Raptors play long game by resting Leonard
Sitting the superstar against the Bucks part of new reality
TORONTO — These are different times for the Toronto Raptors and their fans, heady days of great expectations and a historic start to the season, and it’s all going to take a lot of getting used to.
Never before has the team had to decide when to rest a superstar this early in the season. Never before have the fans needed to comprehend a growing trend across the league.
Monday hammered that point home hard.
By sitting out Kawhi Leonard against the Milwaukee Bucks as a preventive measure and nothing more, the Raptors made — for them — another bold move and obvious statement that the season is not about October. It’s about May and June, and, if sacrifices have to be made, they have to be made.
Leonard has now missed two games for rest — the start of this back-to-back in Milwaukee and at home to Philadelphia, after sitting out a game in Washington following a home win over
Boston — and it’s assuredly not the last time.
Coming off a 2017-18 National Basketball Association season in which he played only nine games, Leonard is wisely being treated with kid gloves. Given the leaguewide reliance on improved sports science when it comes to rest and preventive medicine, it was more surprising that Toronto coach Nick Nurse hinted Sunday that Leonard would play both games than it was when the forward was scratched Monday morning.
Whichever side you fall on the “rest” discussion and its benefits, teams pay medical staffs and fitness consultants a lot of money for guidance, and, with so much at stake, teams tend to err on the side of caution.
Toronto hadn’t played since Friday and won’t play again after Tuesday until Friday in Phoenix, so this move is caution taken to the extreme. The team has never said a firm protocol is in place for Leonard, but he’s now missed half of each back-to-back and why would anyone think he won’t miss half of them all given what’s transpired? Maybe he will play some — Nurse has said publicly that they’ll manage him on a case-by-case basis — but the trend this early in a long season has been to sit him down.
Perhaps fans can be soothed a bit by the fact Leonard has yet to miss a game at Scotiabank
Arena, and the league will be assuaged by the fact the Raptors play later this season in Milwaukee. Bucks fans may not be totally shut out of a Leonard sighting so the head office can’t have many complaints.

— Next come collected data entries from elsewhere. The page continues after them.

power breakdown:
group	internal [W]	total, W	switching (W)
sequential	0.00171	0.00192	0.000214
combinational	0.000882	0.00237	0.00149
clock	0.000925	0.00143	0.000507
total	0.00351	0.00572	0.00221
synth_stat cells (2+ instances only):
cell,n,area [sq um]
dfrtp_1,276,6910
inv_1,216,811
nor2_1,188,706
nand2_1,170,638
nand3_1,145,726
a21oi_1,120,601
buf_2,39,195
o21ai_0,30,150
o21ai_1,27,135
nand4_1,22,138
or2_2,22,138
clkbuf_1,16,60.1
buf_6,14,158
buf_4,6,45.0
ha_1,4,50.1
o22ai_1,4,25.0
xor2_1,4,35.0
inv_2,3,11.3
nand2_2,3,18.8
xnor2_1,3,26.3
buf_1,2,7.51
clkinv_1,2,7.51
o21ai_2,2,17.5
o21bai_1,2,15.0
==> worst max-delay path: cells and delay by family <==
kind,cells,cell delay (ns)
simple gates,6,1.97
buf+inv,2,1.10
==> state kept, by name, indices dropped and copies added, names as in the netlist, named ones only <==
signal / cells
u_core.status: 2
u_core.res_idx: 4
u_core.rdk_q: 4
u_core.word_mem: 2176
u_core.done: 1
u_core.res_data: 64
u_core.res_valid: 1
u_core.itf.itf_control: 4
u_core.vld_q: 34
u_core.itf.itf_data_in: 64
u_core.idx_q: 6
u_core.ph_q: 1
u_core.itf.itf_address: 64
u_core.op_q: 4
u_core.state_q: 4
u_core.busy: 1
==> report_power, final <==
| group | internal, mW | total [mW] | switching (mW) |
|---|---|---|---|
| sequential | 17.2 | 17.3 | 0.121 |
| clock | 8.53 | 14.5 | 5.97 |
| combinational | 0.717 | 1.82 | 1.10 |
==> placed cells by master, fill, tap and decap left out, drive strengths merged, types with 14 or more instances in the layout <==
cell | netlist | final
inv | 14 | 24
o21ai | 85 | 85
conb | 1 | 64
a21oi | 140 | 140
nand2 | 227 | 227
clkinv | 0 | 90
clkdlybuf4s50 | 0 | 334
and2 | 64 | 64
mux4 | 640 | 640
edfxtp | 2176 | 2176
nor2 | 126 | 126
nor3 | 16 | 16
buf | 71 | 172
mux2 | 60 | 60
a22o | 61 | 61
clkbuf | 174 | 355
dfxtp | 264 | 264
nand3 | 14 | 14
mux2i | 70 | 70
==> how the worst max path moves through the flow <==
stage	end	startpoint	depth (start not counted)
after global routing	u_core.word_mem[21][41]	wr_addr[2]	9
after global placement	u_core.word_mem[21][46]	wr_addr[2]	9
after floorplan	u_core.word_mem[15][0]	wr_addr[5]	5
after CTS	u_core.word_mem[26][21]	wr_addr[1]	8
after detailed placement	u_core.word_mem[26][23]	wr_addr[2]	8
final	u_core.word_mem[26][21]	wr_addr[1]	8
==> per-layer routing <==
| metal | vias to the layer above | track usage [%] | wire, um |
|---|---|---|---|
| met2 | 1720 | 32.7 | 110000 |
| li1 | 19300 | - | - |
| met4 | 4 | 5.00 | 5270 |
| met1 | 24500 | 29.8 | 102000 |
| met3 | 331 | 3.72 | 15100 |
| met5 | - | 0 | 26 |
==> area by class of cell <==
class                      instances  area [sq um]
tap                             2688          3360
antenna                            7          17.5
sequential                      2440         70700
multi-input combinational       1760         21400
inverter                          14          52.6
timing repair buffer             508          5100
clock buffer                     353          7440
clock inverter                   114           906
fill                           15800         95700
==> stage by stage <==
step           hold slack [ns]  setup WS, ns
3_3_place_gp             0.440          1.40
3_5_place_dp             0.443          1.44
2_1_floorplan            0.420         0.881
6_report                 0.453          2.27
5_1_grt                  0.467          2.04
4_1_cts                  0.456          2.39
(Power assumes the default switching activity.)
## src/rtl/sw_ctrl_pkg.sv

```systemverilog
// Shared types and constants for the stopwatch button control stage.
// This package holds the run-state encoding, the default debounce length and the button slot indices.
package sw_ctrl_pkg;

  typedef enum logic [1:0] {
    IDLE    = 2'd0,
    RUNNING = 2'd1,
    PAUSED  = 2'd2
  } sw_state_t;

  localparam int DEBOUNCE_CYCLES_DEF = 10000;

  localparam int BTN_START = 0;
  localparam int BTN_STOP  = 1;
  localparam int BTN_CLEAR = 2;
  localparam int BTN_LAP   = 3;
  localparam int NUM_BTN   = 4;

endpackage

```

## src/rtl/sw_debounce.sv

```systemverilog
// This module brings one raw button into the clock domain and debounces it.
// It takes a 2-FF synchroniser and then a stable-run counter, and outputs the accepted level.
module sw_debounce #(
  parameter int DEBOUNCE_CYCLES = 10000,
  parameter int DB_CNT_W        = 16
) (
  input  logic clk,
  input  logic rst_n,
  input  logic i_btn,
  output logic o_db
);

  localparam logic [DB_CNT_W-1:0] CNT_LAST = DB_CNT_W'(DEBOUNCE_CYCLES - 1);

  logic                r_q1;
  logic                r_q2;
  logic                r_db;
  logic [DB_CNT_W-1:0] r_cnt;

  always_ff @(posedge clk or negedge rst_n) begin
    if (!rst_n) begin
      r_q1  <= 1'b0;
      r_q2  <= 1'b0;
      r_db  <= 1'b0;
      r_cnt <= '0;
    end else begin
      r_q1 <= i_btn;
      r_q2 <= r_q1;
      // The accepted level flips only after DEBOUNCE_CYCLES consecutive disagreeing samples.
      if (r_q2 != r_db) begin
        if (r_cnt == CNT_LAST) begin
          r_db  <= r_q2;
          r_cnt <= '0;
        end else begin
          r_cnt <= r_cnt + DB_CNT_W'(1);
        end
      end else begin
        r_cnt <= '0;
      end
    end
  end

  assign o_db = r_db;

endmodule

```

## src/rtl/sw_button_ctrl.sv

```systemverilog
// This module turns debounced stopwatch buttons into one-cycle press pulses.
// A run-state FSM uses those pulses to drive the start/stop levels, the clear pulse and the lap freeze.
module sw_button_ctrl
  import sw_ctrl_pkg::*;
#(
  parameter int DEBOUNCE_CYCLES = DEBOUNCE_CYCLES_DEF,
  parameter int DB_CNT_W        = 16
) (
  input  logic      clk,
  input  logic      rst_n,
  input  logic      ena,
  input  logic      btn_start,
  input  logic      btn_stop,
  input  logic      btn_clear,
  input  logic      btn_lap,
  output logic      start,
  output logic      stop,
  output logic      clear,
  output logic      lap_freeze,
  output logic      running,
  output sw_state_t dbg_state
);

  logic [NUM_BTN-1:0] w_btn_raw;
  logic [NUM_BTN-1:0] w_db;
  logic [NUM_BTN-1:0] r_db_q;
  logic [NUM_BTN-1:0] w_press;

  sw_state_t r_state;
  sw_state_t w_state_nxt;
  logic      r_lap_freeze;
  logic      w_lap_nxt;
  logic      r_clear;
  logic      w_clear_nxt;

  assign w_btn_raw[BTN_START] = btn_start;
  assign w_btn_raw[BTN_STOP]  = btn_stop;
  assign w_btn_raw[BTN_CLEAR] = btn_clear;
  assign w_btn_raw[BTN_LAP]   = btn_lap;

  generate
    for (genvar gi = 0; gi < NUM_BTN; gi++) begin : g_db
      sw_debounce #(
        .DEBOUNCE_CYCLES(DEBOUNCE_CYCLES),
        .DB_CNT_W       (DB_CNT_W)
      ) u_db (
        .clk  (clk),
        .rst_n(rst_n),
        .i_btn(w_btn_raw[gi]),
        .o_db (w_db[gi])
      );
    end
  endgenerate

  always_ff @(posedge clk or negedge rst_n) begin
    if (!rst_n) r_db_q <= '0;
    else        r_db_q <= w_db;
  end

  // Press pulses come from rising edges only. A press that rises while ena is low is gone for good.
  assign w_press = w_db & ~r_db_q & {NUM_BTN{ena}};

  // The highest-priority pulse present is the only candidate this cycle.
  // If that pulse has no meaning in the current state, nothing happens.
  always_comb begin
    w_state_nxt = r_state;
    w_lap_nxt   = r_lap_freeze;
    w_clear_nxt = 1'b0;
    if (w_press[BTN_STOP]) begin
      if (r_state == RUNNING) begin
        w_state_nxt = PAUSED;
        w_lap_nxt   = 1'b0;
      end
    end else if (w_press[BTN_START]) begin
      if (r_state == IDLE || r_state == PAUSED) w_state_nxt = RUNNING;
    end else if (w_press[BTN_CLEAR]) begin
      if (r_state == IDLE) begin
        w_clear_nxt = 1'b1;
      end else if (r_state == PAUSED) begin
        w_state_nxt = IDLE;
        w_clear_nxt = 1'b1;
      end
    end else if (w_press[BTN_LAP]) begin
      if (r_state == RUNNING)     w_lap_nxt = ~r_lap_freeze;
      else if (r_state == PAUSED) w_lap_nxt = 1'b0;
    end
  end

  always_ff @(posedge clk or negedge rst_n) begin
    if (!rst_n) begin
      r_state      <= IDLE;
      r_lap_freeze <= 1'b0;
      r_clear      <= 1'b0;
    end else begin
      r_state      <= w_state_nxt;
      r_lap_freeze <= w_lap_nxt;
      r_clear      <= w_clear_nxt;
    end
  end

  assign start      = (r_state == RUNNING);
  assign stop       = (r_state == PAUSED);
  assign running    = start;
  assign clear      = r_clear;
  assign lap_freeze = r_lap_freeze;
  assign dbg_state  = r_state;

endmodule

```

## config.mk

```make
export PLATFORM = sky130hd
export DESIGN_NAME = sw_button_ctrl
export DESIGN_NICKNAME = d
export VERILOG_FILES = /design/src/rtl/sw_ctrl_pkg.sv /design/src/rtl/sw_debounce.sv /design/src/rtl/sw_button_ctrl.sv
export SDC_FILE = /design/constraint.sdc
export NUM_CORES = 1
export LEC_CHECK = 0
export CAP_MARGIN = 20
export CORE_UTILIZATION = 63
export CTS_BUF_LIST = sky130_fd_sc_hd__clkbuf_4 sky130_fd_sc_hd__clkbuf_8
export DETAILED_ROUTE_END_ITERATION = 16
export MAX_ROUTING_LAYER = met4
export PLACE_DENSITY = 0.93
export SLEW_MARGIN = 20
export SYNTH_ARGS = -nofsm -noshare
export SYNTH_HDL_FRONTEND = slang
export SYNTH_HIERARCHICAL = 1
export SYNTH_SLANG_ARGS = --single-unit
```

## constraint.sdc

```tcl
create_clock -name clk -period 2.3 [get_ports clk]
set_input_delay 0.575 -clock clk [delete_from_list [all_inputs] [get_ports clk]]
set_output_delay 0.575 -clock clk [all_outputs]
set_load 0.05 [all_outputs]
```

# == After elaboration in Yosys (flattened, before gate mapping) ==
# Index checks and enable logic that the tools add are counted.
# classes
addsub,4
n_reduce_logical,11
n_bitwise,4
eq_ne,16
mux,27
# ops
op,n
16-bit 2-to-1 mux,8
16-bit by 1-bit adder with 16-bit output (second input constant),4
16-bit by 14-bit equality test with 1-bit output (second input constant),4
2-bit 2-to-1 mux,7
1-bit 2-to-1 mux,12
5-bit AND reduction,2
4-bit AND,2
2-bit AND reduction,4
3-bit nonzero test,2
5-bit != test (second input constant),1
1-bit != test,4
2-bit != test (second input constant),2
4-bit inverter,1
3-bit by 1-bit != test with 1-bit output (second input constant),1
3-bit != test (second input constant),1
2-bit by 1-bit equality test with 1-bit output (second input constant),1
2-bit equality test (second input constant),1
2-bit logical NOT,1
2-bit by 1-bit != test with 1-bit output (second input constant),1
2-bit nonzero test,1
1-bit logical OR,1
1-bit inverter,1
# totals
register_bits,84
wordCells,82
inputBits,7

# == Logic depth before layout (Yosys ltp) ==
# Gate-level depths: netlist (run 1).
# logic_depth
ltp_word,7
mapped_depth,6
mapped_depth_nobuf,6

# == Hierarchy ==
# The synthesis (run 1) kept the hierarchy.
# by_module_without_submodules
mod,seq_area_each_um2,instances,area_each_um2,cells_per_inst
sw_debounce,475.5,4,910.9,88
sw_button_ctrl,200.2,1,436.7,40

# == Least setup slack after synthesis (run 1) ==
# OpenSTA, ideal clock, no wires.
# synth_path
path_type,reg-to-output
start,register r_state[1] (netlist: dbg_state[1])
end,output port start
setup_slack_ns,0.153
t_arrival_ns,1.572
stages_incl_launch_ff,4
required_time_ns,1.725
cell_sequence,dfrtp_1 -> inv_1 -> ha_1 -> buf_4
# synth_between
elab_chain_cells,1
# synth_lines
element,line_no,source
"start, declared",sw_button_ctrl.sv:29,sw_state_t r_state;
"start signal, assigned",sw_button_ctrl.sv:95,r_state <= w_state_nxt;
2-bit by 1-bit equality test with 1-bit output,sw_button_ctrl.sv:101,assign start = (r_state == RUNNING);
"end, declared",sw_button_ctrl.sv:16,"output logic start,"
# No other way between the ends.

# == Worst setup path in the final report (run 1) ==
# layout_path
start,register r_lap_freeze (netlist: lap_freeze)
end,output port lap_freeze
# layout_rtl
element,line_no,source
"start, declared",sw_button_ctrl.sv:31,logic r_lap_freeze;
"start signal, assigned",sw_button_ctrl.sv:96,r_lap_freeze <= w_lap_nxt;
"end, declared",sw_button_ctrl.sv:19,"output logic lap_freeze,"
# No word-level cell between the ends.
<file path="src/rtl/pipe_hazard_ctrl_pkg.sv">
// rtl/pipe_hazard_ctrl_pkg.sv - shared types and constants for the hazard/forwarding controller
package pipe_hazard_ctrl_pkg;

    typedef enum logic [1:0] {
        MC_IDLE = 2'd0,
        MC_BUSY = 2'd1,
        MC_DONE = 2'd2
    } mc_state_t;

    localparam int FSEL_RF  = 0;
    localparam int REGW_DEF = 5;

endpackage

</file>
<file path="src/rtl/pipe_hazard_ctrl_fwd_sel.sv">
// rtl/pipe_hazard_ctrl_fwd_sel.sv - priority encoder picking the nearest valid writer of one operand
module pipe_hazard_ctrl_fwd_sel
    import pipe_hazard_ctrl_pkg::*;
#(
    parameter int NSRC   = 2,
    parameter int REGW   = REGW_DEF,
    parameter int FSEL_W = $clog2(NSRC + 1)
) (
    input  logic [REGW-1:0]      rs,
    input  logic [NSRC-1:0]      vsrc,
    input  logic [NSRC-1:0]      regwrite,
    input  logic [NSRC*REGW-1:0] rd_src,
    output logic [FSEL_W-1:0]    sel
);

    always_comb begin
        sel = FSEL_W'(FSEL_RF);
        // Walk from the deepest stage up so the nearest match is written last.
        for (int k = NSRC - 1; k >= 0; k--) begin
            if (vsrc[k] && regwrite[k] && (rd_src[k*REGW +: REGW] == rs)) begin
                sel = FSEL_W'(k + 1);
            end
        end
        if (rs == '0) begin
            sel = FSEL_W'(FSEL_RF);
        end
    end

endmodule

</file>
<file path="src/rtl/pipe_hazard_ctrl.sv">
// rtl/pipe_hazard_ctrl.sv - stall, flush and forward control with shadow valid chain and multi-cycle execute FSM
module pipe_hazard_ctrl
    import pipe_hazard_ctrl_pkg::*;
#(
    parameter int NSRC   = 2,
    parameter int REGW   = REGW_DEF,
    parameter int MC_LAT = 4,
    parameter int FSEL_W = $clog2(NSRC + 1)
) (
    input  logic                 clk,
    input  logic                 reset,
    input  logic [REGW-1:0]      rs1D,
    input  logic [REGW-1:0]      rs2D,
    input  logic [REGW-1:0]      rs1E,
    input  logic [REGW-1:0]      rs2E,
    input  logic [REGW-1:0]      rdE,
    input  logic                 ResultSrcE0,
    input  logic                 PCSrcE,
    input  logic                 mc_startE,
    input  logic [NSRC*REGW-1:0] rd_src,
    input  logic [NSRC-1:0]      regwrite_src,
    output logic [FSEL_W-1:0]    forwardaE,
    output logic [FSEL_W-1:0]    forwardbE,
    output logic                 stallF,
    output logic                 stallD,
    output logic                 flushD,
    output logic                 flushE,
    output logic                 mc_stall,
    output logic                 mc_done,
    output logic                 validE
);

    localparam logic [3:0] CNT_INIT = (MC_LAT > 2) ? 4'(MC_LAT - 3) : 4'd0;

    logic            valid_d;
    logic            valid_e;
    logic [NSRC-1:0] vsrc;
    mc_state_t       state;
    logic [3:0]      cnt;
    logic            lw;
    logic            br;

    pipe_hazard_ctrl_fwd_sel #(.NSRC(NSRC), .REGW(REGW), .FSEL_W(FSEL_W)) u_fwd_a (
        .rs       (rs1E),
        .vsrc     (vsrc),
        .regwrite (regwrite_src),
        .rd_src   (rd_src),
        .sel      (forwardaE)
    );

    pipe_hazard_ctrl_fwd_sel #(.NSRC(NSRC), .REGW(REGW), .FSEL_W(FSEL_W)) u_fwd_b (
        .rs       (rs2E),
        .vsrc     (vsrc),
        .regwrite (regwrite_src),
        .rd_src   (rd_src),
        .sel      (forwardbE)
    );

    assign lw = ResultSrcE0 && valid_e && (rdE != '0) && ((rdE == rs1D) || (rdE == rs2D));
    assign br = PCSrcE && valid_e;

    // The stall must assert in the same cycle the op is seen in E, so it is decoded, not registered.
    assign mc_stall = ((state == MC_IDLE) && mc_startE && valid_e) || (state == MC_BUSY);
    assign mc_done  = (state == MC_DONE);

    assign stallF = mc_stall || lw;
    assign stallD = mc_stall || lw;
    assign flushE = !mc_stall && (lw || br);
    assign flushD = !mc_stall && br;
    assign validE = valid_e;

    always_ff @(posedge clk or negedge reset) begin
        if (!reset) begin
            valid_d <= 1'b0;
            valid_e <= 1'b0;
            vsrc    <= '0;
        end else begin
            if (!stallD) begin
                valid_d <= !flushD;
            end
            if (!mc_stall) begin
                valid_e <= flushE ? 1'b0 : valid_d;
                vsrc    <= (vsrc << 1) | NSRC'(valid_e);
            end
        end
    end

    always_ff @(posedge clk or negedge reset) begin
        if (!reset) begin
            state <= MC_IDLE;
            cnt   <= 4'd0;
        end else begin
            case (state)
                MC_IDLE: begin
                    if (mc_startE && valid_e) begin
                        if (MC_LAT == 2) begin
                            state <= MC_DONE;
                        end else begin
                            state <= MC_BUSY;
                            cnt   <= CNT_INIT;
                        end
                    end
                end
                MC_BUSY: begin
                    if (cnt == 4'd0) begin
                        state <= MC_DONE;
                    end else begin
                        cnt <= cnt - 4'd1;
                    end
                end
                MC_DONE: state <= MC_IDLE;
                default: state <= MC_IDLE;
            endcase
        end
    end

endmodule

</file>
<file path="config.mk">
export PLATFORM = sky130hd
export DESIGN_NAME = pipe_hazard_ctrl
export DESIGN_NICKNAME = d
export VERILOG_FILES = /design/src/rtl/pipe_hazard_ctrl_pkg.sv /design/src/rtl/pipe_hazard_ctrl_fwd_sel.sv /design/src/rtl/pipe_hazard_ctrl.sv
export SDC_FILE = /design/constraint.sdc
export NUM_CORES = 1
export LEC_CHECK = 0
export ABC_AREA = 1
export CORE_MARGIN = 2
export CORE_UTILIZATION = 40
export CTS_CLUSTER_SIZE = 20
export DETAILED_ROUTE_END_ITERATION = 10
export GPL_TIMING_DRIVEN = 1
export PLACE_DENSITY = 0.81
export SETUP_SLACK_MARGIN = 0.3
export SLEW_MARGIN = 20
export SYNTH_ARGS = -nofsm -noshare
export SYNTH_HDL_FRONTEND = slang
export SYNTH_SLANG_ARGS = --single-unit
</file>
<file path="constraint.sdc">
create_clock -name clk -period 1.6 [get_ports clk]
set_clock_uncertainty 0.1 [all_clocks]
set_input_delay 0.32 -clock clk [delete_from_list [all_inputs] [get_ports clk]]
set_output_delay 0.32 -clock clk [all_outputs]
set_load 0.02 [all_outputs]
</file>
==> results.md <==
- Max clock buf depth: 2
- Failing checks: negative setup slack
- Largest net degree at the start of global routing: 11
- Total gr overflow: 0
- I/O Buffers: 52
- Crit path largest cell delay: 0.23 ns
- Leakage: 1.176 nW
- # setup viols final: 11
- CTS Buf Count: 3
- Yosys synthesis warning count: 0
- Post-route ant nets: 0
- FF-to-FF path depth: 10
- WP data required: 1.18 ns
- Die Width: between 50 and 60 um
- Synth top area share: 24.18%
- Clock Sinks: 10
- Ant. Diodes: 0
- Die ar.: between 0.003 and 0.004 mm^2
- Syn nets: 217
- Critical path fanouts, max: 4
- Flop and latch count out of synthesis: 10
- Fillers: 69
- Outcome: finished, violations left
- Iter 0 DRT Violations: approximately 120
- Worst VDD drop: 1645 uV
- Post-DP HPWL: 2705 um
- Core Util, Final: 94.85%
- Fin Hold WS: 0.2807 ns
- DRC violations left: 0
- First-pass GRT wire length: approximately 6700 um
- Startpoint types: input pin
- Worst R2R Setup Slack: -0.11 ns
- Final setup margin: -0.3903 ns
- Post-layout nets: 315
- Gpl congestion: between 0.8 and 0.9
- Crit path arrival time: 1.57 ns
- Mapped Avg Cell Area: 5.981 um^2
- Asr flop ratio synth: 100.0%
- Pwr per Cell Area: 1435 mW/mm^2
- Core ar.: between 0.002 and 0.0025 mm^2
- Worst relative slew slack: ~64%
- Max Cap Viol: 0
- Antenna violations before repair: 0
- Crit Path Class: in -> out
- Count leader, synth: nand2_1
- Die height: 54.86 um
- Crit-path cells: clkdlybuf4s15_1 -> inv_1 -> nand2_1 -> nand2_1 -> nor2_1 -> nand3_1 -> nand2_1 -> nand2_2 -> o21ai_4 -> buf_6
- Post-synth top cells: nand2_1 (46), inv_1 (37), nor2_1 (20)
- Htree depth: 1
- Vias: ~1900
- TritonCTS clock tree: built
- Clk_lat worst skew: 0.28 ns
- Average wire per standard cell: approximately 22 um
- Post-Synthesis Cells: about 170
- First-pass detailed-route iteration total: 4
- Synthesized area: 0.001035 mm^2
- DRT Wirelength: around 6500 um
- Number of synthesized flops with an enable pin: 0
- Final Critical Period: 1.990 ns
- Sequential element share of the synthesized area: 24.18%
- R2r endpoint: valid_d
- RR Startpoint: validE
- Worst slew pin tran: 0.5421 ns
- Final Hold Violating Endpoints: 0
- Period utilisation layout: 124.4%
- HP Class: in -> async
- Via density: 6.177
- Worst slack at placement: -1.026 ns
- Clock-pin slew on the worst setup and hold paths: 0.08 ns
- Unrepaired setup endpoints after global routing: yes
- Vias in the first global route: 1531
- GRT Total Usage: 31.10%
- Layout cells sized above 1: about half
- Clock Tree Root: clkbuf_4
- Area growth, synth to finish: 125.0%
- Starting density of the core: a little over two fifths
- FMAX: 502.4 MHz
- Ports: 53
- Row count: 18
- CP most frequent cell: nand2_1
- Max Slew Vio Count: 0
- Leading area contributor after synthesis: dfrtp_1
- Nature of the critical path endpoint: output port
- Unique masters post-synth: 25
- CP max-delay cell: clkdlybuf4s15_1
- Largest cells by area after synthesis: dfrtp_1 (24%), nand2_1 (17%), inv_1 (13%), nor2_1 (7.3%), nand3_1 (5.3%)
- Main synth FF type: dfrtp_1
- Setup TNS: -2.921 ns
==> logic make-up (layout without fill, tap and decap cells) <==
group / Yosys count / in the layout / share of synthesized area, %
compound gates: 19 / 19 / 10.88
flops: 10 / 10 / 24.18
fa+ha+maj: 2 / 2 / 2.418
simple gates: 97 / 97 / 42.44
buf+inv: 38 / 135 / 14.15
xor+xnor: 7 / 7 / 5.925
==> metrics by stage <==
step	power [W]	instances	cell area [um^2]
global route	0.003478	300	2328
global placement	0.001703	275	1873
detailed placement	0.001754	275	1873
CTS	0.002505	292	2153
finish	0.003342	300	2328
floorplan	0.001168	173	1165
==> power breakdown <==
part           internal, W  switching (W)  leakage, nW
Combinational      0.00125        0.00134         1.04
Clock             0.000139       0.000119       0.0210
Sequential        0.000382       0.000117        0.119
==> area by class of cell <==
class	count	area [um^2]	area share, %
clock buffer	4	36.28	1.558
inverter	37	166.4	7.147
multi-input combinational	125	965.9	41.48
sequential	10	254.0	10.91
tap	30	37.54	1.612
timing repair buffer	94	868.3	37.29
==> per-layer routing <==
layer / vias to the layer above / track usage [%] / share of wire (%)
li1: 745 / - / -
met1: 847 / 32.78 / 35
met2: 196 / 60.52 / 47
met3: 65 / 4.372 / 10
met4: 0 / 12.08 / 7.6
met5: - / 0 / 0
==> state kept, by name (all words and copies together) (netlist names) <==
signal,count
vsrc,2
state,2
valid_d,1
validE,1
cnt,4
==> critical path: cells and delay by family <==
family                 cells  cell delay, ns
AOI/OAI and AO/OA          1            0.15
and+or+nand+nor            6            0.65
buffers and inverters      3            0.44
==> placed cells by master, fill, tap and decap left out, drive strengths merged <==
cell	n
nand3b	1
buf	57
o22ai	5
nand2	46
nor4	1
ha	2
nor3	10
o2111ai	2
xor2	3
nand3	12
nor3b	2
clkbuf	10
xnor2	4
or2	1
dlymetal6s2s	1
clkdlybuf4s15	10
o21ai	8
dfrtp	10
clkdlybuf4s50	3
nor2	22
dlygate4sd2	17
inv	37
a221oi	1
nand4	2
a21oi	3
==> worst max-delay path by stage <==
stage | start | endpoint | cells after the start
floorplan | validE | flushE | 5
global placement | rs2E[4] | forwardbE[1] | 9
detailed placement | rs2E[4] | forwardbE[1] | 9
CTS | vsrc[0] | forwardaE[0] | 6
global route | vsrc[0] | forwardaE[1] | 6
finish | rs1D[3] | flushE | 10
==> repair_timing <==
action	in CTS	in global routing
hold endpoints to repair	0	0
buffers inserted	13	8
gates resized for setup	181	49
pin swaps	42	20
gates cloned	0	0
hold buffers	0	0
endpoints found under the setup margin	18	20
Power figures use the tool's default switching activity.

Fans are, frankly, stuck having to deal with an issue that’s never been a factor in Toronto. Leonard’s a unique case. This is a year building solely toward a chance to play for an NBA championship, and, if the ticket-buying public misses a chance or two to see the team’s top draw, the franchise seems more than willing to suffer any repercussions.
The decision to rest Leonard — and Giannis Antetokounmpo’s concussion-caused absence from the Milwaukee lineup came to light after Leonard was ruled out — took much of the air out of what was a statistically fluky game that gave it weight out of all proportion. If, for instance, it had been a game between a 4-2 team and one that was 3-3, there would have been much less anticipation than a meeting of 6-0 squads.
How fluky was it that it was the first time in NBA history two 6-0 teams were facing off, which provided an angle and gravitas that made even marginal fans of either team pay attention?
It was also the seventh game of the season, though — not entirely meaningless, but not hugely significant. In fact, all the fans bleating about using Leonard on Monday and sitting him against Philadelphia on Tuesday would surely have been singing different tunes if they had tickets Tuesday and Joel Embiid and
Ben Simmons were bringing an unbeaten Sixers team to town.
The immediate reaction to Monday morning’s news about Leonard was part dismay, part anger, part sadness at a missed opportunity to have what some saw as a great early season.
It probably should have been a realization that there’s a new reality around the Raptors, one that might take some getting used to.